VB Quark #5: C is for Char
Can you pick the problem with this code ? :
Dim currentChar As Char
For i = 0 To largenumber
currentChar = getChar(i)
If currentChar = "a" Then
count += 1
End If
Next
The answer of course is the literal “a” is of type string, not of type Char. Hence currentChar gets implicitly widened to a String to make the expression a string comparison expression. This means a new string is created with the contents of currentChar on each iteration, and the comparison is a string comparison which checks for null strings and empty strings and then does a compare ordinal etc. This is incredibly inefficient.

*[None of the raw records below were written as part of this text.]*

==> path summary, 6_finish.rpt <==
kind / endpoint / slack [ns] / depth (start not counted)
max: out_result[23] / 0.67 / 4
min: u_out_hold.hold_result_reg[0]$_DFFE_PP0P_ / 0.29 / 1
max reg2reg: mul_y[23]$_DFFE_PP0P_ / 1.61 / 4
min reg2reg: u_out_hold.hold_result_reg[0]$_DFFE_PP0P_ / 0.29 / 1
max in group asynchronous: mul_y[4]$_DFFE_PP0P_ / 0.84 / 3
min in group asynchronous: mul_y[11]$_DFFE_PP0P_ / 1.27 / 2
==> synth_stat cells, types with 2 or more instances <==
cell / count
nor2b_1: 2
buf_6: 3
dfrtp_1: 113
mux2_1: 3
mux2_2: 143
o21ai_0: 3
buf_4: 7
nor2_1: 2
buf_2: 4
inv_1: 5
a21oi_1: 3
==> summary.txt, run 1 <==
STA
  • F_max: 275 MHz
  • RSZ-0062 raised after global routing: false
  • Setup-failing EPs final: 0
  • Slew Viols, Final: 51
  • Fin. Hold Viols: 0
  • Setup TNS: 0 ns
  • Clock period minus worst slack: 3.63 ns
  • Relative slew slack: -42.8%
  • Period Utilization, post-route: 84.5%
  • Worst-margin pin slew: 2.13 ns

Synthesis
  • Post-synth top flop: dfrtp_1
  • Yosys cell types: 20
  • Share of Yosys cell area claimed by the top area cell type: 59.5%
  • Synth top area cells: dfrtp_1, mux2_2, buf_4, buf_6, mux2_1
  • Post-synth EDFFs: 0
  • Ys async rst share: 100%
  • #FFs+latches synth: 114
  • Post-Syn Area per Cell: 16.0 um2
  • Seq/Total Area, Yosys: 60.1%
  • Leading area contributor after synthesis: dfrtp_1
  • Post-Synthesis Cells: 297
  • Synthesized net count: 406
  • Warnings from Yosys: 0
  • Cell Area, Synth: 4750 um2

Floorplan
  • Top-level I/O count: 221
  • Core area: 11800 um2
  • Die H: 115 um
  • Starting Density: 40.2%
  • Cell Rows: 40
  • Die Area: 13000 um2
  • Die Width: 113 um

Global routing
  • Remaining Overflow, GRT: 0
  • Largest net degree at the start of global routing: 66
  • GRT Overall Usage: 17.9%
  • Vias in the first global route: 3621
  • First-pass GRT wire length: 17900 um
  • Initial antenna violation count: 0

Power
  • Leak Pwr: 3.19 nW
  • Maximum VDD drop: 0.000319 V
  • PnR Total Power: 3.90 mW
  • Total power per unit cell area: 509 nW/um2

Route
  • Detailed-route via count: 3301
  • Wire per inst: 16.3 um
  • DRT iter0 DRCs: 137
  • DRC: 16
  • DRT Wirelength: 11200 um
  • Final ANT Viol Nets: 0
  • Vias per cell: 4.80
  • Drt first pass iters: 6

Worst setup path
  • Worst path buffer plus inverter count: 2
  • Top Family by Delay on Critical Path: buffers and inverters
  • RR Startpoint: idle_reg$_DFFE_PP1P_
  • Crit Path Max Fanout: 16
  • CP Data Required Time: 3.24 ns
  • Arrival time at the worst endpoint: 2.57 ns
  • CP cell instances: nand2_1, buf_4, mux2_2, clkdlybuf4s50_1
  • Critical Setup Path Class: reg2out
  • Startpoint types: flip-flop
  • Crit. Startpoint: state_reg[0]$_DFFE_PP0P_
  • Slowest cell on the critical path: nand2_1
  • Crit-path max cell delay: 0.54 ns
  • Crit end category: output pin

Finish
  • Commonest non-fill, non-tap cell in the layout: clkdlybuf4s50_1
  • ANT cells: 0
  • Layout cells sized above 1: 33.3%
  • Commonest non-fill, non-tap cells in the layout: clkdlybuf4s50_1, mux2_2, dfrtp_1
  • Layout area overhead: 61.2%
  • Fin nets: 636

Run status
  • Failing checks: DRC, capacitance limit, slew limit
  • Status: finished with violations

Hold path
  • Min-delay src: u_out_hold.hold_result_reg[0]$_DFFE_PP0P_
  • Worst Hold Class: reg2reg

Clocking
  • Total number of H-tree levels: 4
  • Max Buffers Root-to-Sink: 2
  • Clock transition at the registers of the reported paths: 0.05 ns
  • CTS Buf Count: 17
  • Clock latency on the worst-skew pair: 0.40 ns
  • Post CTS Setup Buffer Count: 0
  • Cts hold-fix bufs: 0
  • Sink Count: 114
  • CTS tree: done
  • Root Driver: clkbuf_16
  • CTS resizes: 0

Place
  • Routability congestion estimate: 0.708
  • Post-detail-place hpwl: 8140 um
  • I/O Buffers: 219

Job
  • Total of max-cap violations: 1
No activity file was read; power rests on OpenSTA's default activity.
--- src/rtl/usr_pkg.sv ---
// Shared definitions for the universal shift register command path:
// op codes, sequencer state encoding and a small op-class helper.
package usr_pkg;

  localparam logic [2:0] USR_SISO = 3'd0;
  localparam logic [2:0] USR_SIPO = 3'd1;
  localparam logic [2:0] USR_PIPO = 3'd2;
  localparam logic [2:0] USR_PISO = 3'd3;
  localparam logic [2:0] USR_ROL  = 3'd4;
  localparam logic [2:0] USR_ROR  = 3'd5;
  localparam logic [2:0] USR_LS   = 3'd6;
  localparam logic [2:0] USR_RS   = 3'd7;

  typedef enum logic [2:0] {
    ST_IDLE  = 3'd0,
    ST_LOAD  = 3'd1,
    ST_SHIFT = 3'd2,
    ST_EXEC  = 3'd3,
    ST_DONE  = 3'd4
  } usr_state_e;

  // Ops 0..3 need a load cycle before they act; 4..7 act on the register contents directly.
  function automatic logic op_needs_load(input logic [2:0] op);
    return ~op[2];
  endfunction

endpackage

--- src/rtl/usr_sin_serializer.sv ---
// Holds the captured operand and walks a bit index over it, LSB first,
// exposing the current bit, the following bit and a registered last-bit flag.
module usr_sin_serializer
  import usr_pkg::*;
#(
  parameter int n = 4
) (
  input  logic         i_clk,
  input  logic         i_rst,
  input  logic         i_capture,
  input  logic [n-1:0] i_data,
  input  logic         i_advance,
  output logic         o_bit,
  output logic         o_next_bit,
  output logic         o_last
);

  localparam int CNT_W = $clog2(n + 1);
  localparam logic [CNT_W-1:0] PRE_LAST_IDX = CNT_W'(n - 2);

  logic [n-1:0]     r_operand;
  logic [CNT_W-1:0] r_count;
  logic             r_last;
  logic [n-1:0]     w_sel_cur;
  logic [n-1:0]     w_sel_next;

  always_ff @(posedge i_clk or posedge i_rst) begin
    if (i_rst) begin
      r_operand <= '0;
      r_count   <= '0;
      r_last    <= 1'b0;
    end else if (i_capture) begin
      r_operand <= i_data;
      r_count   <= '0;
      r_last    <= 1'b0;
    end else if (i_advance && !r_last) begin
      r_count <= r_count + 1'b1;
      r_last  <= (r_count == PRE_LAST_IDX);
    end
  end

  // One-hot bit pickers keep the index compare width-exact for any n.
  for (genvar gi = 0; gi < n; gi++) begin : g_pick
    assign w_sel_cur[gi] = (r_count == CNT_W'(gi));
    if (gi == 0) begin : g_first
      assign w_sel_next[gi] = 1'b0;
    end else begin : g_rest
      assign w_sel_next[gi] = (r_count == CNT_W'(gi - 1));
    end
  end

  assign o_bit      = |(r_operand & w_sel_cur);
  assign o_next_bit = |(r_operand & w_sel_next);
  assign o_last     = r_last;

endmodule

--- src/rtl/usr_op_sequencer.sv ---
// Command stage for the universal shift register: accepts one op per handshake
// and plays out the sel/ctrl/pin/sin cycle sequence that op needs, then pulses done.
module usr_op_sequencer
  import usr_pkg::*;
#(
  parameter int n = 4
) (
  input  logic         i_clk,
  input  logic         i_rst,
  input  logic         i_req_valid,
  output logic         o_req_ready,
  input  logic [2:0]   i_req_op,
  input  logic [n-1:0] i_req_data,
  input  logic         i_abort,
  output logic [2:0]   o_usr_sel,
  output logic         o_usr_ctrl,
  output logic [n-1:0] o_usr_pin,
  output logic         o_usr_sin,
  output logic         o_busy,
  output logic         o_done,
  output logic [2:0]   o_done_op
);

  usr_state_e   r_state;
  logic [2:0]   r_op;
  logic [2:0]   r_sel;
  logic         r_ctrl;
  logic [n-1:0] r_pin;
  logic         r_sin;
  logic         r_busy;
  logic         r_done;
  logic [2:0]   r_done_op;

  logic w_accept;
  logic w_advance;
  logic w_bit;
  logic w_next_bit;
  logic w_last;

  assign o_req_ready = (r_state == ST_IDLE) && !i_abort;
  assign w_accept    = o_req_ready && i_req_valid;
  assign w_advance   = (r_state == ST_SHIFT) && !i_abort && !w_last;

  usr_sin_serializer #(.n(n)) u_ser (
    .i_clk      (i_clk),
    .i_rst      (i_rst),
    .i_capture  (w_accept),
    .i_data     (i_req_data),
    .i_advance  (w_advance),
    .o_bit      (w_bit),
    .o_next_bit (w_next_bit),
    .o_last     (w_last)
  );

  // Every branch starts from the idle output values; only live-op transitions override them.
  always_ff @(posedge i_clk or posedge i_rst) begin
    if (i_rst) begin
      r_state   <= ST_IDLE;
      r_op      <= '0;
      r_sel     <= '0;
      r_ctrl    <= 1'b0;
      r_pin     <= '0;
      r_sin     <= 1'b0;
      r_busy    <= 1'b0;
      r_done    <= 1'b0;
      r_done_op <= '0;
    end else begin
      r_ctrl    <= 1'b0;
      r_pin     <= '0;
      r_sin     <= 1'b0;
      r_busy    <= 1'b0;
      r_done    <= 1'b0;
      r_done_op <= '0;
      case (r_state)
        ST_IDLE: begin
          if (w_accept) begin
            r_op   <= i_req_op;
            r_sel  <= i_req_op;
            r_pin  <= i_req_data;
            r_busy <= 1'b1;
            r_state <= op_needs_load(i_req_op) ? ST_LOAD : ST_EXEC;
          end
        end
        ST_LOAD: begin
          if (i_abort) begin
            r_state <= ST_IDLE;
          end else begin
            r_ctrl <= 1'b1;
            r_pin  <= r_pin;
            r_busy <= 1'b1;
            if (r_op == USR_PIPO) begin
              r_state <= ST_EXEC;
            end else begin
              r_sin   <= w_bit;
              r_state <= ST_SHIFT;
            end
          end
        end
        ST_SHIFT: begin
          if (i_abort) begin
            r_state <= ST_IDLE;
          end else if (w_last) begin
            r_busy    <= 1'b1;
            r_done    <= 1'b1;
            r_done_op <= r_op;
            r_state   <= ST_DONE;
          end else begin
            r_ctrl <= 1'b1;
            r_pin  <= r_pin;
            r_sin  <= w_next_bit;
            r_busy <= 1'b1;
          end
        end
        ST_EXEC: begin
          if (i_abort) begin
            r_state <= ST_IDLE;
          end else begin
            r_busy    <= 1'b1;
            r_done    <= 1'b1;
            r_done_op <= r_op;
            r_state   <= ST_DONE;
          end
        end
        ST_DONE: begin
          r_state <= ST_IDLE;
        end
        default: begin
          r_state <= ST_IDLE;
        end
      endcase
    end
  end

  assign o_usr_sel  = r_sel;
  assign o_usr_ctrl = r_ctrl;
  assign o_usr_pin  = r_pin;
  assign o_usr_sin  = r_sin;
  assign o_busy     = r_busy;
  assign o_done     = r_done;
  assign o_done_op  = r_done_op;

endmodule

--- config.mk ---
export PLATFORM = sky130hd
export DESIGN_NAME = usr_op_sequencer
export DESIGN_NICKNAME = d
export VERILOG_FILES = /design/src/rtl/usr_pkg.sv /design/src/rtl/usr_sin_serializer.sv /design/src/rtl/usr_op_sequencer.sv
export SDC_FILE = /design/constraint.sdc
export NUM_CORES = 1
export LEC_CHECK = 0
export CORE_AREA = 4 4 62 64
export DETAILED_ROUTE_END_ITERATION = 8
export DIE_AREA = 0 0 66 68
export GPL_TIMING_DRIVEN = 0
export HOLD_SLACK_MARGIN = 0.15
export SYNTH_ARGS = -nofsm -noshare
export SYNTH_HDL_FRONTEND = slang
export SYNTH_HIERARCHICAL = 1
export SYNTH_SLANG_ARGS = --single-unit
--- constraint.sdc ---
create_clock -name i_clk -period 2.4 [get_ports i_clk]
set_input_delay 0.36 -clock i_clk [delete_from_list [all_inputs] [get_ports i_clk]]
set_output_delay 0.36 -clock i_clk [all_outputs]
set_load 0.005 [all_outputs]
==> impl_metrics.yaml <==
run_status:
  status: "finished, final reports clean"
clock_tree:
  cts_made_buffers: 3
  htreeDepth: 1
  clock_path_buffers: 2
  post_cts_buffers: 0
  clk_latency_ps: 320
  cts_resized: 0
  cts_sinks: 25
  clkTransAtPathRegs_ps: 130
  tritoncts: "yes"
  cts_root_buffer: "clkbuf_4"
  cts_hold_buf: 0
placement:
  gp_congestion: 0.755
  pre_cts_slack_ps: 23.3
  dp_hpwl_um: 1590
  io_buffer_count: 25
  place_area_um2: 1430
global_routing:
  grtUsageTotal: 0.107
  grt_antenna_before_repair: 0
  overflow: 0
  grt_max_degree: 18
  grt_first_pass_wirelength_um: 3590
  grt_pass1_vias: 794
timing:
  fin_crit_ps: 2150
  worst_pin_slew_ps: 614
  min_period_over_period: 0.896
  layout_setup_ws_ps: 251
  max_freq_ghz: 0.465
  hold_slack_ps: 306
  grt_setup_unrepaired: "no"
  drv_slew: 0
  setup_viol: 0
  tns_ps: 0
  finalHoldViolations: 0
  clock_skew_ps: 10.7
  slew_headroom: 0.590
route:
  vias: 765
  drt-pass1-iter-count: 4
  ant_nets: 0
  drtIter0Drc: 26
  wl_per_cell_um: 13.0
  drc: 0
  finalWirelength_um: 2120
  viasPerCell: 4.69
cells_and_area:
  fin_nets: 134
  synthToLayoutAreaGrowth_pct: 30.1
  final_util: 0.445
  nFillCells: 327
  finalInstanceArea_um2: 1460
  most-common-layout-cells: "clkdlybuf4s50_1, dfrtp_1, nor2_1, mux2_2"
  antenna_cells: 0
  drive_gt1_frac: 0.171
synth:
  ys_seq_area_frac: 0.557
  synth-seq-cells: 25
  synth_area_leaders: "dfrtp_1, mux2_2, ha_1"
  synth_edf_count: 0
  ys_types: 26
  synthArstFlopShare: 1.00
  syn_area_um2: 1120
  syn_nets: 104
  avgSynthCellArea_um2: 12.8
  syn_inst: 88
  synth_ff_type: "dfrtp_1"
  synth_top_area_share: 0.557
  ys_warn_count: 6
  synth_top_cell_by_area: "dfrtp_1"
power_and_ir_drop:
  power.density_nw_per_um2: 729
  peakVddDrop_uv: 367
  p_leak_nw: 0.629
worst_hold_path:
  hold_path.class: "in2async"
critical_path:
  cp_slowest_stage_delay_ps: 530
  crit_path_cell_trace: "clkdlybuf4s50_1, or2_1, buf_6, nor3_1, clkdlybuf4s50_1"
  cp_slowest_cell: "clkdlybuf4s50_1"
  path_max_fanout: 10
  required_ps: 2040
  worstSetupEndpointType: "primary output"
  setup.worst_path.class: "in2out"
  startpoint_type: "primary input"
  cp.arrival_ps: 1790
  cpMostUsedCell: "clkdlybuf4s50_1"
die:
  die_w_um: 66
  die_h_um: 68
  coreArea_um2: 3280
  die_area_um2: 4490
  io_pins: 26
  fp-row-count: 21
  initial_utilization: 0.342
job:
  max_cap_viol_count: 0
report_power, final:
| group | total (mW) | switching [mW] | internal [mW] |
|---|---|---|---|
| clock | 0.190 | 0.126 | 0.0637 |
| sequential | 0.548 | 0.0574 | 0.491 |
| combinational | 0.327 | 0.138 | 0.189 |
| total | 1.07 | 0.322 | 0.744 |
per-stage QoR:
step / power [mW] / std cells
finish: 1.07 / 163
global route: 1.15 / 163
CTS: 1.08 / 163
detailed placement: 0.886 / 159
global placement: 0.873 / 159
floorplan: 0.755 / 88
cells by family after synthesis:
| group | share of synthesized area |
|---|---|
| mux | 0.0880 |
| simple gates | 0.148 |
| compound gates | 0.0902 |
| fa+ha+maj | 0.0557 |
| flops | 0.557 |
| xor+xnor | 0.00780 |
| buf+inv | 0.0535 |
cell usage after synthesis, drive strengths merged (2+ instances only):
library cell / number
dfrtp: 25
nor2: 9
mux2: 7
ha: 5
inv: 5
a22o: 4
buf: 4
a21oi: 3
and2: 3
nor3: 3
nor3b: 3
a222oi: 2
mux2i: 2
or3b: 2
final timing paths:
kind / start / endpoint / slack (ps) / cells after the start
worst max register to register: r_state[2]$_DFFE_PP0P_ / u_ser/r_operand[1]$_DFFE_PP0P_ / 420 / 5
min in group i_clk: o_usr_pin[0]$_DFFE_PP0P_ / o_usr_pin[0]$_DFFE_PP0P_ / 520 / 1
worst max-delay path: i_abort / o_req_ready / 250 / 5
max in group asynchronous: i_rst / o_usr_pin[2]$_DFFE_PP0P_ / 1570 / 2
worst min-delay path: i_rst / u_ser/r_count[2]$_DFFE_PP0P_ / 310 / 2
worst min register to register: o_usr_pin[0]$_DFFE_PP0P_ / o_usr_pin[0]$_DFFE_PP0P_ / 520 / 1
routing by layer:
layer,GRT usage,up-vias,routed length (um)
li1,-,364,-
met1,0.118,370,913
met2,0.185,26,1030
met3,0.0476,5,150
met4,0.0355,0,31
met5,0,-,0
registers in the layout (all words and copies together), names as in the netlist:
signal           cells
u_ser/o_last         1
u_ser/r_operand      4
o_usr_sel            3
u_ser/r_count        3
o_usr_sin            1
o_usr_pin            4
r_state              3
o_usr_ctrl           1
o_done               1
o_done_op            3
o_busy               1
worst max-delay path, delay by kind of cell:
kind	cells	cell delay [ps]
simple gates	2	370
buf+inv	3	1070
cell type report:
cell class / instances / area, um2 / area share
multi-input combinational: 54 / 438 / 0.300
tap: 46 / 57.6 / 0.0394
buffer: 4 / 41.3 / 0.0283
clock buffer: 3 / 22.5 / 0.0154
clock inverter: 1 / 7.51 / 0.00514
timing repair buffer: 25 / 250 / 0.171
inverter: 5 / 18.8 / 0.0128
sequential: 25 / 626 / 0.428
No activity file was read; power rests on OpenSTA's default activity.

If “a” was typed as Char, then the comparison is a simple low level IL compare of the underlying values (int16’s).
You can use CChar, as in CChar(“a”), but it’s a lot easier just to add the type literal suffix c, eg “a”c
Dim currentChar As Char
For i = 0 To largenumber
currentChar = getChar(i)
If currentChar = "a"c Then
count += 1
End If
Next
The change in this code is about 20 fold performance improvement (run as release build outside of Visual Studio). That’s a 20 fold increase just by typing one extra letter !!
This example was based on real sample code where a massive file was being parsed char by char. There too, attention to the fine detail showed a massive performance improvement over the original code. It’s often the little things that can make a huge difference.
This VB quark was brought to you by the type literal “c”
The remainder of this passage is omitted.